**TASK REQUIREMENTS:**
The lines to find are those in the entries that hold the word "cycle"; copy every one of them.
..............................
===== config.mk =====
export PLATFORM = sky130hd
export DESIGN_NAME = pc_fetch_ctrl
export DESIGN_NICKNAME = d
export VERILOG_FILES = /design/src/rtl/pc_fetch_ctrl.sv
export SDC_FILE = /design/constraint.sdc
export NUM_CORES = 1
export LEC_CHECK = 0
export BUFFER_PORTS_ARGS = -buffer_cell sky130_fd_sc_hd__buf_2
export CAP_MARGIN = 5
export CORE_MARGIN = 2
export CORE_UTILIZATION = 40
export CTS_CLUSTER_DIAMETER = 80
export CTS_CLUSTER_SIZE = 24
export DETAILED_ROUTE_END_ITERATION = 10
export PLACE_DENSITY = 0.67
export SYNTH_ARGS = -nofsm -noshare
export SYNTH_HDL_FRONTEND = slang
export SYNTH_SLANG_ARGS = --single-unit
export TNS_END_PERCENT = 10

===== constraint.sdc =====
create_clock -name clk -period 5.1 [get_ports clk]
set_input_delay 0.51 -clock clk [delete_from_list [all_inputs] [get_ports clk]]
set_output_delay 0.51 -clock clk [all_outputs]
set_load 0.01 [all_outputs]

===== src/rtl/pc_fetch_ctrl.sv =====
// rtl/pc_fetch_ctrl.sv - instruction fetch sequencer owning the program counter
//
// Purpose: holds the PC and issues one imem request at a time. The fetched
// word is buffered toward decode. Redirects are applied with the priority
// trap > branch/jump > sequential PC+4.
//
// Ports:
//   clk, rst                         clock, asynchronous active-high reset
//   imem_req_valid/ready/addr        fetch request handshake, addr = pc
//   imem_resp_valid/data             one response word per accepted request
//   if_valid/ready, if_instr, if_pc  instruction buffer toward decode
//   redirect_valid, redirect_target  taken branch/jump from the ALU
//   trap_valid                       exception/interrupt redirect
//   fetch_misaligned                 1-cycle pulse after a misaligned redirect
//   fetch_count                      number of decode handshakes (wraps)
module pc_fetch_ctrl #(
   parameter logic [31:0] RESET_VECTOR = 32'h0000_0000,
   parameter logic [31:0] TRAP_VECTOR  = 32'h0000_0100
) (
   input  logic        clk,
   input  logic        rst,
   output logic        imem_req_valid,
   input  logic        imem_req_ready,
   output logic [31:0] imem_req_addr,
   input  logic        imem_resp_valid,
   input  logic [31:0] imem_resp_data,
   output logic        if_valid,
   input  logic        if_ready,
   output logic [31:0] if_instr,
   output logic [31:0] if_pc,
   input  logic        redirect_valid,
   input  logic [31:0] redirect_target,
   input  logic        trap_valid,
   output logic        fetch_misaligned,
   output logic [31:0] fetch_count
);

   localparam logic [31:0] NOP = 32'h0000_0013;

   typedef enum logic [1:0] {
      S_IDLE = 2'd0,
      S_REQ  = 2'd1,
      S_WAIT = 2'd2,
      S_OUT  = 2'd3
   } state_t;

   state_t      state_q, state_d;
   logic [31:0] pc_q, pc_d;
   logic        kill_q, kill_d;
   logic [31:0] instr_q, instr_d;
   logic [31:0] ipc_q, ipc_d;
   logic        mis_q, mis_d;
   logic [31:0] cnt_q, cnt_d;

   logic        req_hs;
   logic        if_hs;
   logic        active;
   logic        redir;
   logic        target_misaligned;
   logic [31:0] redir_pc;

   assign req_hs            = (state_q == S_REQ) && imem_req_ready;
   assign if_hs             = (state_q == S_OUT) && if_ready;
   assign active            = (state_q != S_IDLE);
   assign redir             = active && (trap_valid || redirect_valid);
   // A trap wins, so a misaligned branch target alongside a trap is not flagged.
   assign target_misaligned = !trap_valid && redirect_valid && (redirect_target[1:0] != 2'b00);
   assign redir_pc          = (trap_valid || target_misaligned) ? TRAP_VECTOR : redirect_target;

   always_ff @(posedge clk or posedge rst) begin
      if (rst) begin
         state_q <= S_IDLE;
         pc_q    <= RESET_VECTOR;
         kill_q  <= 1'b0;
         instr_q <= NOP;
         ipc_q   <= RESET_VECTOR;
         mis_q   <= 1'b0;
         cnt_q   <= 32'd0;
      end else begin
         state_q <= state_d;
         pc_q    <= pc_d;
         kill_q  <= kill_d;
         instr_q <= instr_d;
         ipc_q   <= ipc_d;
         mis_q   <= mis_d;
         cnt_q   <= cnt_d;
      end
   end

   always_comb begin
      state_d = state_q;
      pc_d    = pc_q;
      kill_d  = kill_q;
      instr_d = instr_q;
      ipc_d   = ipc_q;
      mis_d   = active && target_misaligned;
      cnt_d   = cnt_q;

      case (state_q)
         S_IDLE: state_d = S_REQ;
         S_REQ: begin
            if (req_hs) state_d = S_WAIT;
         end
         S_WAIT: begin
            if (imem_resp_valid) begin
               if (kill_q) begin
                  // Response belongs to an abandoned request: drop it and refetch.
                  kill_d  = 1'b0;
                  state_d = S_REQ;
               end else begin
                  instr_d = imem_resp_data;
                  ipc_d   = pc_q;
                  state_d = S_OUT;
               end
            end
         end
         S_OUT: begin
            if (if_hs) begin
               pc_d    = pc_q + 32'd4;
               cnt_d   = cnt_q + 32'd1;
               state_d = S_REQ;
            end
         end
         default: state_d = S_IDLE;
      endcase

      // Redirect overrides everything above; the buffered word and any
      // decode handshake this cycle are discarded.
      if (redir) begin
         pc_d    = redir_pc;
         cnt_d   = cnt_q;
         instr_d = instr_q;
         ipc_d   = ipc_q;
         case (state_q)
            S_REQ: begin
               // An accepted request still owes a response; mark it for dropping.
               state_d = req_hs ? S_WAIT : S_REQ;
               kill_d  = req_hs;
            end
            S_WAIT: begin
               if (imem_resp_valid) begin
                  state_d = S_REQ;
                  kill_d  = 1'b0;
               end else begin
                  state_d = S_WAIT;
                  kill_d  = 1'b1;
               end
            end
            S_OUT:   state_d = S_REQ;
            default: state_d = S_IDLE;
         endcase
      end
   end

   assign imem_req_valid   = (state_q == S_REQ);
   assign imem_req_addr    = pc_q;
   assign if_valid         = (state_q == S_OUT);
   assign if_instr         = instr_q;
   assign if_pc            = ipc_q;
   assign fetch_misaligned = mis_q;
   assign fetch_count      = cnt_q;

endmodule


==> impl_metrics.env <==
export IMPL_outcome="finished, final reports clean"
export IMPL_cts_tree="yes"
export IMPL_finalNetCount=818
export IMPL_worstSetupEndpointType="register"
export IMPL_worst_ep_arrival_time_ns=3.07
export IMPL_rsz0062_at_grt="no"
export IMPL_reg2reg_from="state_q[0]$_DFFE_PP0P_"
export IMPL_hold_violations=0
export IMPL_drtPass1Iterations=5
export IMPL_place_ws_ns=2.41
export IMPL_critPathRequiredTime_ns=5.43
export IMPL_die_x_um=128
export IMPL_dominantRegCellSynth="dfrtp_1"
export IMPL_start_util=0.408
export IMPL_ctsHoldBuffers=0
export IMPL_area_growth_pct=29.0
export IMPL_place_hpwl_um=11800
export IMPL_clock_latency_ns=0.41
export IMPL_cts_path_max_buffers=2
export IMPL_pin_count=202
export IMPL_power_share_clock=0.364
export IMPL_die_area_sq_um=16500
export IMPL_powerDensity_nw_per_um2=447
export IMPL_overflow=0
export IMPL_swShare=0.308
export IMPL_layout_common_cells="201 x buf_2, 129 x dfrtp_1, 60 x mux2_2"
export IMPL_vias_per_cell=5.42
export IMPL_intPower_uw=2470
export IMPL_startpoint_type="register"
export IMPL_ys_seq_area_frac=0.535
export IMPL_synth_edff_count=0
export IMPL_ys_types=67
export IMPL_grt_pass1_wl_um=26300
export IMPL_final_setup_tns_ns=0
export IMPL_diodes=0
export IMPL_finalSetupViolations=0
export IMPL_clkSlewWorstSetupHoldPaths_ns=0.06
export IMPL_htreeDepth=4
export IMPL_synth_area_leaders="dfrtp_1 52%, mux2_2 11%, nand2_1 3.4%"
export IMPL_p_comb_frac=0.246
export IMPL_worst_slew_pin_slew_ns=0.956
export IMPL_grt_antenna_before_repair=0
export IMPL_slew_violations=0
export IMPL_maxSlewHeadroom=0.360
export IMPL_globalplace_congestion=0.858
export IMPL_finClkSkew_ns=0.00798
export IMPL_min_period_ns=2.75
export IMPL_numCtsBuffers=17
export IMPL_ys_warn_count=0
export IMPL_layout_commonest_cell="buf_2"
export IMPL_clock_sinks=132
export IMPL_finalCritPeriodShare=0.538
export IMPL_syn_area_sq_um=6180
export IMPL_power_switching_uw=1100
export IMPL_fmax_mhz=364
export IMPL_cap_violations=0
export IMPL_drt_wirelength_per_cell_um=17.5
export IMPL_synth_async_reset_ratio=1.00
export IMPL_worst_slack_ns=2.35
export IMPL_criticalPathCategory="reg2reg"
export IMPL_seq_power_share=0.390
export IMPL_drive_gt1_frac=0.422
export IMPL_yosys_area_top_type="dfrtp_1"
export IMPL_core_sq_um=15100
export IMPL_grt_pass1_vias=5136
export IMPL_die_h_um=128
export IMPL_netlist_area_leader_share=0.522
export IMPL_reg2reg_depth=7
export IMPL_cts_setup_buffers=0
export IMPL_syn_nets=617
export IMPL_synth_cells=540
export IMPL_routed_wl_um=16500
export IMPL_p_leak_uw=0.00402
export IMPL_route_vias_total=5107
export IMPL_ir_worst_vdd_uv=272
export IMPL_portBuffers=201
export IMPL_track_usage=0.203
export IMPL_initialDrtViolationCount=288
export IMPL_synth_area_per_cell_sq_um=11.4
export IMPL_num_rows=45
export IMPL_r2r_slack_ns=2.35
export IMPL_root_buffer="clkbuf_16"
export IMPL_ys_ff_latch=132
export IMPL_reg2reg_to="imem_req_addr[30]$_DFFE_PP0P_"
export IMPL_drtAntennaViolNets=0
export IMPL_grt_max_degree=85
export IMPL_ctsResizeCount=0
export IMPL_hold_path_class="in2async"
export IMPL_critical_path_max_fanout=18
export IMPL_drcViolationCount=0
-- critical path, cell delays in order (launching register included) --
cell and delay (ns):
dfrtp_1 0.39, inv_1 0.08, ha_1 0.21, o21ba_1 0.79
nor2_1 0.45, nor4_1 0.44, a21oi_1 0.10, o21ai_0 0.20
-- logic make-up after synthesis --
| logic type | share of synthesized area |
|---|---|
| DFF | 0.535 |
| AOI/OAI and AO/OA | 0.101 |
| muxes | 0.120 |
| xor gates and xnor gates | 0.0468 |
| buffers and inverters | 0.0247 |
| adders and majority gates | 0.0121 |
| and+or+nand+nor | 0.160 |
-- power groups by stage --
stage	registers, uW	clock network, uW	logic, uW
after floorplan	1480	0	449
after global placement	1390	0	856
after detailed placement	1410	0	882
after CTS	1390	1320	887
after global routing	1420	1370	967
final	1390	1300	877
-- sequential cells by signal (all words and copies together), names as in the netlist --
| register | cells |
|---|---|
| if_instr | 32 |
| fetch_misaligned | 1 |
| kill_q | 1 |
| imem_req_addr | 32 |
| if_pc | 32 |
| state_q | 2 |
| fetch_count | 32 |
-- worst max-delay path by stage --
stage | start | endpoint | slack, ns | depth (start not counted)
2_1_floorplan | rst | fetch_count[0]$_DFFE_PP0P_ | 1.07 | 1
3_3_place_gp | state_q[0]$_DFFE_PP0P_ | imem_req_addr[24]$_DFFE_PP0P_ | 2.49 | 7
3_5_place_dp | state_q[0]$_DFFE_PP0P_ | imem_req_addr[30]$_DFFE_PP0P_ | 2.41 | 7
4_1_cts | state_q[0]$_DFFE_PP0P_ | imem_req_addr[30]$_DFFE_PP0P_ | 2.37 | 7
5_1_grt | state_q[1]$_DFFE_PP0P_ | imem_req_addr[30]$_DFFE_PP0P_ | 2.19 | 7
6_report | state_q[0]$_DFFE_PP0P_ | imem_req_addr[30]$_DFFE_PP0P_ | 2.35 | 7
-- per-layer routing --
metal,global-route usage,up-vias,part of all wire
met1,0.265,2508,0.43
met3,0.0467,24,0.068
met2,0.337,211,0.49
met4,0.0672,0,0.015
met5,0,-,0
li1,-,2364,-
-- Yosys cell counts (10+ instances only) --
master / instances
and2_1: 10
mux2_2: 60
buf_2: 14
a21oi_1: 32
o21ai_0: 17
nand3_1: 24
nand2_1: 56
xnor2_1: 24
and3_1: 15
dfrtp_1: 129
nor2_1: 22
nand4_1: 12
-- stage by stage --
step	hold WS [ns]	util	instance area (sq um)	total power [uW]	std cells
final	0.253	0.527	7980	3560	942
after global placement	0.454	0.485	7340	2250	910
after floorplan	0.504	-	6180	1930	540
after global routing	0.302	0.527	7980	3750	942
after detailed placement	0.472	0.485	7340	2290	910
after CTS	0.278	0.527	7980	3600	942
-- area by class of cell --
| type | instances | area, sq um |
|---|---|---|
| inverters | 9 | 38.8 |
| clock buffers | 17 | 425 |
| clock inverters | 15 | 205 |
| well taps | 188 | 235 |
| multi-input cells | 376 | 2730 |
| repair buffers | 205 | 1040 |
| flip-flops and latches | 132 | 3310 |
| fillers | 1322 | 7170 |
Power figures use the tool's default switching activity.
..............................
**RESPONSE BELOW:**
//   fetch_misaligned                 1-cycle pulse after a misaligned redirect
      // decode handshake this cycle are discarded.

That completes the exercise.